▸ Assigned task:
On how many lines of these entries does the word "bash" occur? State the number alone.

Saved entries
:::::

Context: an optimization exercise on an open-source flow, tuned for small area, a short achievable clock period and few clock cycles per item. The choices shown serve that exercise and are no tape-out recipe.
The RTL was checked by simulation tests, not by an equivalence proof against the original design.
Power is estimated from default activity; no workload was simulated.

== run C ==
// rts_benes_solver
module rts_benes_solver #(
    parameter LOGN = 5,
    parameter N    = 1 << LOGN
) (
    input  wire                         clk,
    input  wire                         rst,
    input  wire                         start,
    input  wire [N-1:0]                 chart_valid,
    input  wire [N*LOGN-1:0]            chart_east,
    output wire                         ready,
    output reg                          done,
    output wire [2*(2*LOGN-1)*(N/2)-1:0] states
);
    localparam STAGES = 9;
    localparam HALF   = 16;
    localparam CELLS  = 144;
    localparam [1:0] P_IDLE = 2'd0, P_FILL = 2'd1, P_WALK = 2'd2;
    reg  [1:0]   phase;
    reg  [1:0]   lvl;                
    reg  [1:0]   grp;                
    reg  [159:0] p;                  
    reg  [31:0]  XF;                 
    reg  [31:0]  XB;                 
    reg  [3:0]   flag;               
    reg  [15:0]  asg;                
    reg  [15:0]  cin;                
    reg  [4:0]   eq1, eq2;           
    reg          q1v, q2v;
    reg  [CELLS-1:0] cr;             
    reg  [31:0]  vst;                
    reg  [31:0]  used;               
    assign ready = (phase == P_IDLE);
    function integer rotl5;
        input integer x;
        input integer n;
        begin
            rotl5 = ((x << n) | (x >> (5 - n))) & 31;
        end
    endfunction
    function integer lowline;        
        input integer r;
        input integer d;
        begin
            lowline = (r % (1 << d)) + ((r >> d) << (d + 1));
        end
    endfunction
    function [31:0] below;
        input [31:0] v;
        reg [31:0] o;
        integer sh, b;
        begin
            o = v;
            for (sh = 1; sh < 32; sh = sh * 2)
                for (b = 0; b < 32; b = b + 1)
                    if ((b & sh) != 0)
                        o[b] = o[b] | o[(b & ~(sh - 1)) - 1];
            below = {o[30:0], 1'b0};
        end
    endfunction
    function [63:0] low2;
        input [31:0] v;
        reg [31:0] b1, v2;
        begin
            b1 = below(v);
            v2 = v & b1;
            low2[31:0]  = v & ~b1;
            low2[63:32] = v2 & ~below(v2);
        end
    endfunction
    function [4:0] enc32;
        input [31:0] v;
        integer b;
        begin
            enc32 = 5'd0;
  ...
clock: 10.0 ns
lec_check: 0
abc_area: 1
cap_margin: 40
core_margin: 2
core_utilization: 32
place_density: 0.5
setup_slack_margin: 5
slew_margin: 40
standard.sh (not shown) runs the stock make flow with config.mk's settings and CLKGATE_MAP_FILE= SYNTH_SCRIPT=/design/flow/synth_recipe.tcl, a recipe that flattens the netlist after the stock synthesis.
==> flow/flow/run.sh <==
#!/bin/bash
# Layout flow: the standard flow, unchanged except that the buffer placed
# on every input and output port is the platform's smallest buffer cell
# (sky130_fd_sc_hd__buf_1) instead of the default choice.
# standard.sh logs every ORFS step under orfs/logs; its own output goes to
# standard.log here.
export BUFFER_PORTS_ARGS="-buffer_cell sky130_fd_sc_hd__buf_1"
bash standard.sh > standard.log 2>&1
Testbench counts of run C, summed over its fixed seeds: cycles 8,515, solves 384.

:::::

▸ Output for this task:
2